**WHAT NEEDS TO BE DONE:** Across the records, count every line that includes "added" and give the number by itself.

Extracted records
····················
Design comp_mult_top, start of the top module:
module comp_mult_top #(
parameter NO_MULT   = 4     ,  
parameter APB_BADDR = 0     ,  
parameter SYS_AW    = 16    ,  
parameter REG_DW    = 16       
)(
input                    clk         ,  
input                    rst_n       ,  
input      [ SYS_AW-1:0] apb_paddr   ,  
input                    apb_psel    ,  
input                    apb_penable ,  
input                    apb_pwrite  ,  
input      [REG_DW -1:0] apb_pwdata  ,  
output                   apb_pready  ,  
output reg [REG_DW -1:0] apb_prdata  ,  
output reg               apb_pslverr ,  
output reg               mem_ce      ,  
output reg               mem_we      ,  
output reg [SYS_AW -1:0] mem_addr    ,  
output reg [     8 -1:0] mem_wr_data ,  
input      [     8 -1:0] mem_rd_data    
);
For scale: ~2500 cells after synthesis, roughly 180 flip-flops.
Settings: LEC_CHECK=0, CAP_MARGIN=20, CORE_MARGIN=2, CORE_UTILIZATION=72, CTS_CLUSTER_SIZE=51, PLACE_DENSITY_LB_ADDON=0.0, SETUP_SLACK_MARGIN=2.13, SLEW_MARGIN=5, TNS_END_PERCENT=65; clock period 7.54 ns.
run.sh (not shown) runs the stock make flow with config.mk's settings and CLKGATE_MAP_FILE=.
The starting point reached the layout checks and failed them: setup timing.
Then changed:
- CORE_UTILIZATION: 72 -> 66
- CTS_CLUSTER_DIAMETER: default -> 36
- CTS_CLUSTER_SIZE: 51 -> default
- PLACE_DENSITY_LB_ADDON: 0.0 -> default
- SETUP_SLACK_MARGIN: 2.13 -> -0.73
- SLEW_MARGIN: 5 -> 20
- TNS_END_PERCENT: 65 -> default
- clock period: 7.54 -> 7.3 ns (I/O delays scaled with it)
Effect: The changed run finished but failed the layout checks on setup timing; clock power drops by about 2%; routed wire length drops by 27%; total power drops by 16%.
Then changed:
- CORE_UTILIZATION: 66 -> 33
- CTS_CLUSTER_DIAMETER: 36 -> default
- SETUP_SLACK_MARGIN: -0.73 -> default
- clock period: 7.3 -> 9.39 ns (I/O delays scaled with it)
After rerunning:
- The changed run ran to the end with no violations
- setup slack improves by 1.2 ns
- non-clock buffer count went down by 153
- total power goes down by 28%
- global-route usage fell by 18 points
- via count goes down by 7.0%
Then changed:
- CORE_UTILIZATION: 33 -> 40
After rerunning: Register-to-register slack improved by 0.07 ns; die area decreases by 17%; clock power decreases by 3.4%; non-clock buffer count decreases by 1; core utilization increases by 7.9 points; power decreases by 1.0%; final cell count decreases by 4.9%.

job 2633:
Starting RTL as in the previous note.
clock: 6.47 ns
lec_check: 0
abc_area: 1
cap_margin: 20
core_margin: 2
core_utilization: 71
cts_cluster_diameter: 28
cts_cluster_size: 72
place_density_lb_addon: 0.27
setup_slack_margin: 1.1
slew_margin: 20
Job 2633 terminated abnormally: global routing (5_1_grt) reported GRT-0232.
Setup changes, job 2633 to job 4992
- CORE_UTILIZATION changed from 71 to 52
- ABC_AREA removed (was 1)
- CTS_CLUSTER_DIAMETER removed (was 28)
- SETUP_SLACK_MARGIN removed (was 1.1)
- CTS_CLUSTER_SIZE removed (was 72)
- PLACE_DENSITY_LB_ADDON removed (was 0.27)
- the clock period (ns, I/O delays scaled along) changed from 6.47 to 5.52
Results
Job 2633 → job 4992: synthesized area down 7.7%, clock sink count flat, area share of and/or/nand/nor cells after synthesis down 10 points, synthesized-area fraction occupied by xor and xnor cells up 4.9 points.
| job 4992 | all stages done | FAIL | negative setup slack |
> inputs changed (job 4992 -> job 9078)
- an added CTS_CLUSTER_SIZE of 98
- an added ABC_AREA of 1
- an added TNS_END_PERCENT of 5
- a change of CORE_UTILIZATION from 52 to 60
- a change of the clock period (ns, I/O delays scaled along) from 5.52 to 5.15
Notes after the runs:
No crash in job 9078: every stage finished, but the layout fails its final checks due to negative setup slack. Compared with job 4992, in job 9078 final number of setup-violating endpoints rose 3; number of instances in the placed design rose about 26%; largest net degree at the start of global routing rose 8.
[inputs] job 2967 vs job 9078
- changing CORE_UTILIZATION from 60 to 40
- removing TNS_END_PERCENT (formerly 5)
- removing ABC_AREA (formerly 1)
- removing CTS_CLUSTER_SIZE (formerly 98)
- changing the clock period (ns, I/O delays scaled along) from 5.15 to 10.0
--- outcome ---
Of job 9078 and job 2967, only job 2967 finishes the flow clean.
Job 9078: all stages done; final checks FAILED (negative setup slack).
Of the two values seen for worst setup path startpoint, mem_rd_data[2] was produced by job 2967 and data_reg[8]$_DFFE_PN0P_ by job 9078.
Chip area estimate from yosys synthesis (lower): job 2967
Re all-layer global routing usage: job 9078 was higher than job 2967.
Area growth from synthesis to layout (higher): job 9078
Average cell area after synthesis | job 2967 above job 9078
Changes in job 3636 relative to job 2967:
- setting TNS_END_PERCENT to 10 for the first time
- changing CAP_MARGIN from 20 to 15
- setting CELL_PAD_IN_SITES_GLOBAL_PLACEMENT to 0 for the first time
- setting CTS_CLUSTER_SIZE to 41 for the first time
- changing CORE_UTILIZATION from 40 to 67
- setting CTS_CLUSTER_DIAMETER to 334 for the first time
==> comparison <==
- Reported for job 2967 and job 3636, per-instance average area after synthesis turned out identical to the last digit.
- In job 3636 the worst setup slack turned out 0.054 ns lower than in job 2967.
- Job 2967 and job 3636 ended up with nearly the same share of the synthesized netlist area taken by xor and xnor gates.
The inputs of job 9284 differ from those of job 3636 as listed below.
- a change of CORE_UTILIZATION from 67 to 71
- a deleted CTS_CLUSTER_SIZE that had been 41
- a change of CAP_MARGIN from 15 to 20
- an added PLACE_DENSITY_LB_ADDON of 0.27
- a deleted TNS_END_PERCENT that had been 10
- a change of CTS_CLUSTER_DIAMETER from 334 to 28
- a deleted CELL_PAD_IN_SITES_GLOBAL_PLACEMENT that had been 0
- an added SETUP_SLACK_MARGIN of 1.55
Notes after the runs:
Both conditions hold for job 9284: the flow ran to the end and the final layout passed the timing, design-rule and antenna checks. Job 3636 finished every stage and its layout cleared the timing, design-rule and antenna checks. met1 wire length came out lower on job 9284 than on job 3636. Share of cell area taken by flip-flops and latches is lower on job 9284. For the total half-perimeter wirelength after legalization and detailed placement, job 9284 came in 800 um higher than job 3636 did. Power density over the cells in job 9284 is about 1.3% above job 3636. In job 9284, met3 routing resource usage after global routing is higher than in job 3636.

== gamma ==
Starting RTL as in the previous note.
## comp_mult_top
module comp_mult_top #(
parameter NO_MULT   = 4     ,  
parameter APB_BADDR = 0     ,  
parameter SYS_AW    = 16    ,  
parameter REG_DW    = 16       
)(
input                    clk         ,  
input                    rst_n       ,  
input      [ SYS_AW-1:0] apb_paddr   ,  
input                    apb_psel    ,  
input                    apb_penable ,  
input                    apb_pwrite  ,  
input      [REG_DW -1:0] apb_pwdata  ,  
output                   apb_pready  ,  
output reg [REG_DW -1:0] apb_prdata  ,  
output reg               apb_pslverr ,  
output reg               mem_ce      ,  
output reg               mem_we      ,  
output reg [SYS_AW -1:0] mem_addr    ,  
output reg [     8 -1:0] mem_wr_data ,  
input      [     8 -1:0] mem_rd_data    
);
make LEC_CHECK=0 ABC_AREA=1 CAP_MARGIN=20 CELL_PAD_IN_SITES_DETAIL_PLACEMENT=1 CELL_PAD_IN_SITES_GLOBAL_PLACEMENT=2 CORE_ASPECT_RATIO=1.06 CORE_MARGIN=9 CORE_UTILIZATION=40 CTS_CLUSTER_SIZE=88 GPL_TIMING_DRIVEN=0 MAX_ROUTING_LAYER=met5 MIN_ROUTING_LAYER=met2 PLACE_DENSITY_LB_ADDON=0.16 SLEW_MARGIN=20 finish   # period 10.3 ns
gamma completed; timing, DRC and antenna clean
Here is what was changed in the inputs of alpha compared with gamma.
Settings: MAX_ROUTING_LAYER no longer set, was met5; ABC_AREA no longer set, was 1; CELL_PAD_IN_SITES_GLOBAL_PLACEMENT no longer set, was 2; CORE_ASPECT_RATIO now 0.65, was 1.06; PLACE_DENSITY_LB_ADDON no longer set, was 0.16; CTS_CLUSTER_SIZE no longer set, was 88; CORE_MARGIN now 2, was 9; GPL_TIMING_DRIVEN no longer set, was 0; the clock period (ns, I/O delays scaled along) now 10.0, was 10.3.
==> comparison <==
- Between gamma and alpha, the count of filler cells inserted in the layout is lower for alpha.
- The layout buffering overhead excluding clock cells of alpha exceeds that of gamma by 0.38 points.
- For gamma, the main power-consuming group was the clock network, unlike alpha, where it was combinational cells.
- Placement row count in alpha is about 24% below gamma.
- Status: post-layout utilization of the core parity (alpha, gamma)
- Compared with gamma, alpha shows a higher share of the clock period used by the worst path.
- In the flow results for gamma and alpha, the met3 track utilization from global routing is larger on alpha.
- Of gamma and alpha, gamma shows the lower logic gate share of total power, with alpha above it.
- Compared with gamma, alpha degrades worst setup margin.
- Placed instance area, gamma and alpha, lower one = alpha.

Setup of main:
comp_mult_top again, from the RTL that the note above started with.
Settings: LEC_CHECK=0, CAP_MARGIN=40, CORE_MARGIN=2, CORE_UTILIZATION=66, CTS_CLUSTER_DIAMETER=29, SETUP_SLACK_MARGIN=1.24, SLEW_MARGIN=20; clock period 8.58 ns.
Modified inputs, the feature branch compared to main
Settings: swapping 1.24 for 2.27 in SETUP_SLACK_MARGIN; clearing CTS_CLUSTER_DIAMETER, which used to be 29; swapping 40 for 20 in CAP_MARGIN; swapping 66 for 64 in CORE_UTILIZATION; swapping 8.58 for 8.42 in the clock period (ns, I/O delays scaled along).
### Flow results
Share of final layout cell area taken by clock buffers and inverters in the feature branch vs main: up 0.33 points. Comparing the two runs side by side, the feature branch comes out behind main on reported clock group power. Compared with main, the feature branch shows a maximum ir drop on the vdd rail that is 9.7% higher. Top routing layer in use: met5 -> main, met4 -> the feature branch. Sort the feature branch and main by wire length, ascending, and main comes first. Relative to main, the final cell area reported for the feature branch is higher. The feature branch ended up with a higher count of clock-buffer cells in the layout than main did. Looking only at switching power share of the total, and setting everything else aside, the higher value of the feature branch and main goes to main. main -> the feature branch: total number of tap cells increased by a little under 10%. Worst hold slack: the feature branch vs main, no meaningful difference.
····················
**ANSWER TO THE PROBLEM:** 5